--- src/hw/vec_alu_pkg.sv ---
`default_nettype none

package vec_alu_pkg;

	localparam int LANES = 16;
	localparam int LANE_W = 32;
	localparam int VEC_W = LANES * LANE_W;
	localparam int LANE_AW = $clog2(LANES);	// Lane index bits in an address.
	localparam int OP_W = 6;

	// Operation codes. Unlisted codes produce a zero vector.
	localparam logic [OP_W-1:0] OP_OR = 6'd0;
	localparam logic [OP_W-1:0] OP_AND = 6'd1;
	localparam logic [OP_W-1:0] OP_ANDN = 6'd2;
	localparam logic [OP_W-1:0] OP_XOR = 6'd3;
	localparam logic [OP_W-1:0] OP_NOT = 6'd4;
	localparam logic [OP_W-1:0] OP_ADD = 6'd5;
	localparam logic [OP_W-1:0] OP_SUB = 6'd6;
	localparam logic [OP_W-1:0] OP_ASR = 6'd9;
	localparam logic [OP_W-1:0] OP_LSR = 6'd10;
	localparam logic [OP_W-1:0] OP_LSL = 6'd11;
	localparam logic [OP_W-1:0] OP_EQ = 6'd13;
	localparam logic [OP_W-1:0] OP_NE = 6'd14;
	localparam logic [OP_W-1:0] OP_GT = 6'd15;
	localparam logic [OP_W-1:0] OP_GE = 6'd16;
	localparam logic [OP_W-1:0] OP_LT = 6'd17;
	localparam logic [OP_W-1:0] OP_LE = 6'd18;

	// Register map. Vector regions hold one lane word every 4 bytes.
	localparam logic [7:0] ADDR_OP1 = 8'h00;
	localparam logic [7:0] ADDR_OP2 = 8'h40;
	localparam logic [7:0] ADDR_OPCODE = 8'h80;
	localparam logic [7:0] ADDR_CTRL = 8'h84;	// Bit 0 starts an operation.
	localparam logic [7:0] ADDR_STATUS = 8'h88;	// Count in 31:16, done in bit 0.
	localparam logic [7:0] ADDR_RESULT = 8'hC0;

	// A result is either a vector of lane words or a compare mask.
	typedef union packed {
		logic [LANES-1:0][LANE_W-1:0] lanes;
		struct packed {
			logic [VEC_W-LANES-1:0] pad;
			logic [LANES-1:0] mask;	// Bit n belongs to lane n.
		} cmp;
	} vec_result_u;

endpackage

`default_nettype wire
--- src/hw/apb_operand_regs.sv ---
`default_nettype none
`timescale 1ns/100ps

module apb_operand_regs (
	input wire clk_i,
	input wire rst_i,
	input wire psel_i,
	input wire penable_i,
	input wire pwrite_i,
	input wire [7:0] paddr_i,
	input wire [31:0] pwdata_i,
	output logic [31:0] prdata_o,
	output logic pready_o,
	output logic pslverr_o,
	input wire vec_alu_pkg::vec_result_u result_i,
	input wire done_i,
	input wire [15:0] op_count_i,
	output logic [vec_alu_pkg::VEC_W-1:0] operand1_o,
	output logic [vec_alu_pkg::VEC_W-1:0] operand2_o,
	output logic [vec_alu_pkg::OP_W-1:0] opcode_o,
	output logic start_o,
	output logic clear_done_o
);

	localparam int RHI = 7;
	localparam int RLO = vec_alu_pkg::LANE_AW + 2;	// Region bits sit above the lane index.

	logic [vec_alu_pkg::LANES-1:0][vec_alu_pkg::LANE_W-1:0] op1_q;
	logic [vec_alu_pkg::LANES-1:0][vec_alu_pkg::LANE_W-1:0] op2_q;
	logic [vec_alu_pkg::OP_W-1:0] opcode_q;
	logic start_q;
	logic wr_en;
	logic [vec_alu_pkg::LANE_AW-1:0] lane_idx;
	logic sel_op1;
	logic sel_op2;
	logic sel_opcode;
	logic sel_ctrl;
	logic sel_status;
	logic sel_result;

	assign wr_en = psel_i & penable_i & pwrite_i;	// Writes land at the end of the access phase.
	assign lane_idx = paddr_i[RLO-1:2];

	assign sel_op1 = paddr_i[RHI:RLO] == vec_alu_pkg::ADDR_OP1[RHI:RLO];
	assign sel_op2 = paddr_i[RHI:RLO] == vec_alu_pkg::ADDR_OP2[RHI:RLO];
	assign sel_result = paddr_i[RHI:RLO] == vec_alu_pkg::ADDR_RESULT[RHI:RLO];
	assign sel_opcode = paddr_i[RHI:2] == vec_alu_pkg::ADDR_OPCODE[RHI:2];
	assign sel_ctrl = paddr_i[RHI:2] == vec_alu_pkg::ADDR_CTRL[RHI:2];
	assign sel_status = paddr_i[RHI:2] == vec_alu_pkg::ADDR_STATUS[RHI:2];

	always_ff @(posedge clk_i)
	begin
		if (rst_i)
		begin
			op1_q <= '0;
			op2_q <= '0;
			opcode_q <= '0;
			start_q <= 1'b0;
		end
		else
		begin
			start_q <= wr_en & sel_ctrl & pwdata_i[0];	// High for one cycle only.
			if (wr_en && sel_op1)
				op1_q[lane_idx] <= pwdata_i;
			if (wr_en && sel_op2)
				op2_q[lane_idx] <= pwdata_i;
			if (wr_en && sel_opcode)
				opcode_q <= pwdata_i[vec_alu_pkg::OP_W-1:0];
		end
	end

	// The result stage drops done on the same edge as the write.
	assign clear_done_o = wr_en & (sel_op1 | sel_op2 | sel_opcode);

	always_comb
	begin
		prdata_o = '0;
		if (psel_i)
		begin
			if (sel_op1)
				prdata_o = op1_q[lane_idx];
			else if (sel_op2)
				prdata_o = op2_q[lane_idx];
			else if (sel_result)
				prdata_o = result_i.lanes[lane_idx];
			else if (sel_opcode)
				prdata_o = {{(32 - vec_alu_pkg::OP_W){1'b0}}, opcode_q};
			else if (sel_status)
				prdata_o = {op_count_i, 15'd0, done_i};
		end
	end

	assign operand1_o = op1_q;
	assign operand2_o = op2_q;
	assign opcode_o = opcode_q;
	assign start_o = start_q;
	assign pready_o = 1'b1;	// No wait states.
	assign pslverr_o = 1'b0;

endmodule

`default_nettype wire

--- config.mk ---
export PLATFORM = sky130hd
export DESIGN_NAME = apb_operand_regs
export DESIGN_NICKNAME = d
export VERILOG_FILES = /design/src/hw/vec_alu_pkg.sv /design/src/hw/apb_operand_regs.sv
export SDC_FILE = /design/constraint.sdc
export NUM_CORES = 2
export LEC_CHECK = 0
export BUFFER_PORTS_ARGS = -buffer_cell sky130_fd_sc_hd__buf_4
export CAP_MARGIN = 30
export CORE_AREA = 2 2 633 635
export CTS_CLUSTER_DIAMETER = 150
export CTS_CLUSTER_SIZE = 10
export DETAILED_ROUTE_END_ITERATION = 10
export DIE_AREA = 0 0 635 637
export GPL_ROUTABILITY_DRIVEN = 0
export GPL_TIMING_DRIVEN = 0
export PLACE_DENSITY = 0.34
export SLEW_MARGIN = 20
export SYNTH_ARGS = -nofsm -noshare
export SYNTH_HDL_FRONTEND = slang
export SYNTH_SLANG_ARGS = --single-unit
--- constraint.sdc ---
create_clock -name clk_i -period 1.46 [get_ports clk_i]
set_input_delay 0 -clock clk_i [delete_from_list [all_inputs] [get_ports clk_i]]
set_output_delay 0 -clock clk_i [all_outputs]
set_load 0.1 [all_outputs]
==> results.md <==
* Via density at 4.47
* Final setup fails at 1845
* CP cell instances: mux4_2, mux4_2, nor2_4, a311oi_4, buf_12
* Final Hold Viols at 3
* WL/cell at 45.8 microns
* Max stage delay cell, worst path: mux4_2
* Comb power frac at 18.7%
* CP dominant cell by count: mux4_2
* Vert. Die Dim at 637 microns
* Clock power frac at 42.2%
* Vias in the first global route at 55400
* I/O Pins at 1640
* Tot GR Track Use at 28.5%
* Synth area leader: dfxtp_1
* Routed Antenna Nets at 0
* Largest net degree at the start of global routing at 16
* Netlist cell types at 63
* Tcrit/Tclk final at 213%
* Synthesized area per cell at 8.55 sq um
* Maximum net fanout on the critical path at 2
* Synth async-reset ratio at 0%
* Power Dens Cells at 814 mW/mm^2
* Failing checks: hold timing, setup timing
* RSZ-0062 raised after global routing: true
* CTS tree: done
* Layout Nets at 8418
* Starting Density at 12.2%
* Clock Tree Root: clkbuf_16
* Flop2flop setup slack at 580 ps
* Placed Cells at 12700
* Switching pwr at 23.5 mW
* Max-slew headroom at 21.0%
* Worst-Skew Late Latency at 880 ps
* Total grt overflow at 0
* Leakage Power at 32.0 nW
* Multi-input logic area at 0.0290 sq mm
* Critical path's largest stage delay at 640 ps
* Req. time, crit path at 1460 ps
* Area Overhead vs Synth at 78.1%
* Power Total at 70.5 mW
* Ys Warns at 0
* Syn Nets at 6261
* Setup TNS at -249540 ps
* Drt first pass iters at 7
* Synth top area cells: dfxtp_1 42%, nand2_1 17%, mux4_2 16%
* Max clock buf depth at 4
* Hold WC Path Type: primary input to flop
* Initial antenna violation count at 156
* Register area share after synthesis at 42.4%
* Row cnt at 232
* Worst Max-Slew Pin Slew at 1190 ps
* CORE AREA at 0.398 sq mm
* Die width at 635 microns
* Crit path kind: flop to primary output
* CTS Buf Count at 121
* Die footprint at 0.404 sq mm
* Fin crit period at 3110 ps
* PortBufs at 1625
* Internal power at 47.1 mW
* Status: finished with violations
* Final WS setup at -1650 ps
* CP Capture Type: primary output
* FF+latch count, synth at 1031
* Max VDD drop at 789 uV
* First-pass GRT wire length at 725000 microns
* Clock sinks at 1031
* Post-Synthesis Cell Area at 0.0486 sq mm
* Layout cell share with drive strength beyond 1 at 57.1%
* Hold WS at -51.2 ps
* Hold Path Depth at 6
* Storage cell area at 0.0227 sq mm
* Max Clock Freq at 321 MHz
* CTS H-tree lvls at 3
* Worst-path clk slew at 70 ps
* Final clock skew at 0 ps
* Final wirelength at 606000 microns
* Filler cell count at 43400
* Post-synth top area share at 42.4%
* Prevailing post-synth register cell: dfxtp_1
* Detailed placement HPWL at 500000 microns
* Reg power frac at 39.1%
* Pre-CTS WS at -3240 ps
* Layout Cells excl Fill at 13200
* Post-synth EDFFs at 0
* Synth Instances at 5687
* Post-route DRC at 0
* Slew Limit Fails at 0
* Max-cap viol count at 0
* CP startpoint kind: flop
* Routed vias at 59200
* Worst path arrival time at 3110 ps
* Reg2Reg Depth at 4
* DRT iter0 DRCs at 6449
* Switch share at 33.3%
power by group through the flow:
stage / sequential [mW] / combinational [mW] / clock, mW
6_report: 27.6 / 13.2 / 29.7
5_1_grt: 27.6 / 13.2 / 31.1
4_1_cts: 27.7 / 12.9 / 30.3
3_5_place_dp: 28.4 / 11.7 / 0
3_3_place_gp: 28.4 / 11.3 / 0
2_1_floorplan: 28.7 / 3.73 / 0
worst max-delay path: cells and delay by family, from the launching register on:
kind                   cells  cell delay [ps]
and+or+nand+nor            1              290
AOI/OAI and AO/OA          1              100
DFF                        1              340
buffers and inverters      1              210
muxes                      2             1260
worst paths after layout:
path	end	from
max	prdata_o[19]	operand2_o[115]$_SDFFE_PP0P_
min	operand1_o[320]$_SDFFE_PP0P_	paddr_i[7]
max reg2reg	operand1_o[95]$_SDFFE_PP0P_	operand1_o[95]$_SDFFE_PP0P_
min reg2reg	operand1_o[185]$_SDFFE_PP0P_	operand1_o[185]$_SDFFE_PP0P_
timing repair:
item | 4_1_cts | 5_1_grt
hold buffers | 51 | 1
gates cloned | 1 | 30
pin swaps | 84 | 221
setup endpoints to repair | 2092 | 1990
setup buffers | 198 | 58
gates resized for setup | 765 | 1196
endpoints found under the hold margin | 747 | 6
metal layers:
| layer | vias up | global-route usage, % | wire length, microns |
|---|---|---|---|
| met5 | - | 0 | 297 |
| met4 | 44 | 12.4 | 35100 |
| met3 | 846 | 7.12 | 48900 |
| met2 | 3689 | 48.0 | 285000 |
| met1 | 30500 | 34.2 | 237000 |
| li1 | 24100 | - | - |
registers in the layout (all words and copies together) (netlist names):
signal	cells
start_o	1
opcode_o	6
operand1_o	512
operand2_o	512
Yosys cell counts, drive strengths merged, types with 13 or more instances:
cell,count
a31oi,14
buf,237
a211oi,13
mux4,361
mux2i,84
nor3,14
nand3,46
a21oi,1058
a22oi,51
nor2,89
nand2,2155
mux2,18
o22ai,29
and3,20
dfxtp,1031
clkbuf,332
cell usage in the layout (no fill, tap or decap), drive strengths merged, types with 7 or more instances in the layout:
cell type | netlist | layout
a21oi | 1058 | 1058
mux2 | 18 | 18
and3 | 20 | 20
inv | 1 | 7
nor2 | 89 | 89
clkbuf | 332 | 537
o22ai | 29 | 29
a22oi | 51 | 51
and2 | 9 | 9
a31oi | 14 | 14
mux2i | 84 | 84
dlygate4sd3 | 0 | 51
nor2b | 11 | 11
a311oi | 9 | 9
o21ai | 11 | 11
nand3 | 46 | 46
a211oi | 13 | 13
a221oi | 8 | 8
diode | 0 | 64
mux4 | 361 | 361
nor4 | 11 | 11
nand2 | 2155 | 2155
buf | 237 | 2191
nor3 | 14 | 14
or4 | 9 | 9
dfxtp | 1031 | 1031
per-stage QoR:
step                      area, sq um  util [%]  hold slack, ps
after floorplan                 51400         -             126
after global placement          70100      17.6             358
after detailed placement        71700      18.0             359
after CTS                       80700      20.3            -133
after global routing            86500      21.7            -103
final                           86600      21.8           -51.2
kinds of logic (layout without fill, tap and decap cells):
| logic type | Yosys count | count (layout) | synth area share, % |
|---|---|---|---|
| other | 2 | 66 | 0.0154 |
| buffers and inverters | 572 | 2791 | 5.64 |
| multiplexers | 463 | 463 | 19.0 |
| flip-flops | 1031 | 1031 | 42.4 |
| AND/OR/NAND/NOR | 2382 | 2382 | 19.2 |
| AO/OA/AOI/OAI | 1237 | 1237 | 13.7 |
area by class of cell:
class | count | share of cell area (%)
Antenna cell | 64 | 0.185
Buffer | 564 | 5.66
Timing Repair Buffer | 2039 | 22.9
Clock buffer | 178 | 3.83
Multi-Input combinational cell | 4084 | 33.4
Sequential cell | 1031 | 26.2
Clock inverter | 7 | 0.105
Tap cell | 5265 | 7.61
Inverter | 3 | 0.0159
No activity file was read; power rests on OpenSTA's default activity.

........

* _Exercise directions_
The required output is the stretch of entries above from the line containing "localparam logic [OP_W-1:0] OP_LSR = 6'd10;" through the line containing "typedef union packed", reproduced exactly.

* _Solved problem_
	localparam logic [OP_W-1:0] OP_LSR = 6'd10;
	localparam logic [OP_W-1:0] OP_LSL = 6'd11;
	localparam logic [OP_W-1:0] OP_EQ = 6'd13;
	localparam logic [OP_W-1:0] OP_NE = 6'd14;
	localparam logic [OP_W-1:0] OP_GT = 6'd15;
	localparam logic [OP_W-1:0] OP_GE = 6'd16;
	localparam logic [OP_W-1:0] OP_LT = 6'd17;
	localparam logic [OP_W-1:0] OP_LE = 6'd18;

	// Register map. Vector regions hold one lane word every 4 bytes.
	localparam logic [7:0] ADDR_OP1 = 8'h00;
	localparam logic [7:0] ADDR_OP2 = 8'h40;
	localparam logic [7:0] ADDR_OPCODE = 8'h80;
	localparam logic [7:0] ADDR_CTRL = 8'h84;	// Bit 0 starts an operation.
	localparam logic [7:0] ADDR_STATUS = 8'h88;	// Count in 31:16, done in bit 0.
	localparam logic [7:0] ADDR_RESULT = 8'hC0;

	// A result is either a vector of lane words or a compare mask.
	typedef union packed {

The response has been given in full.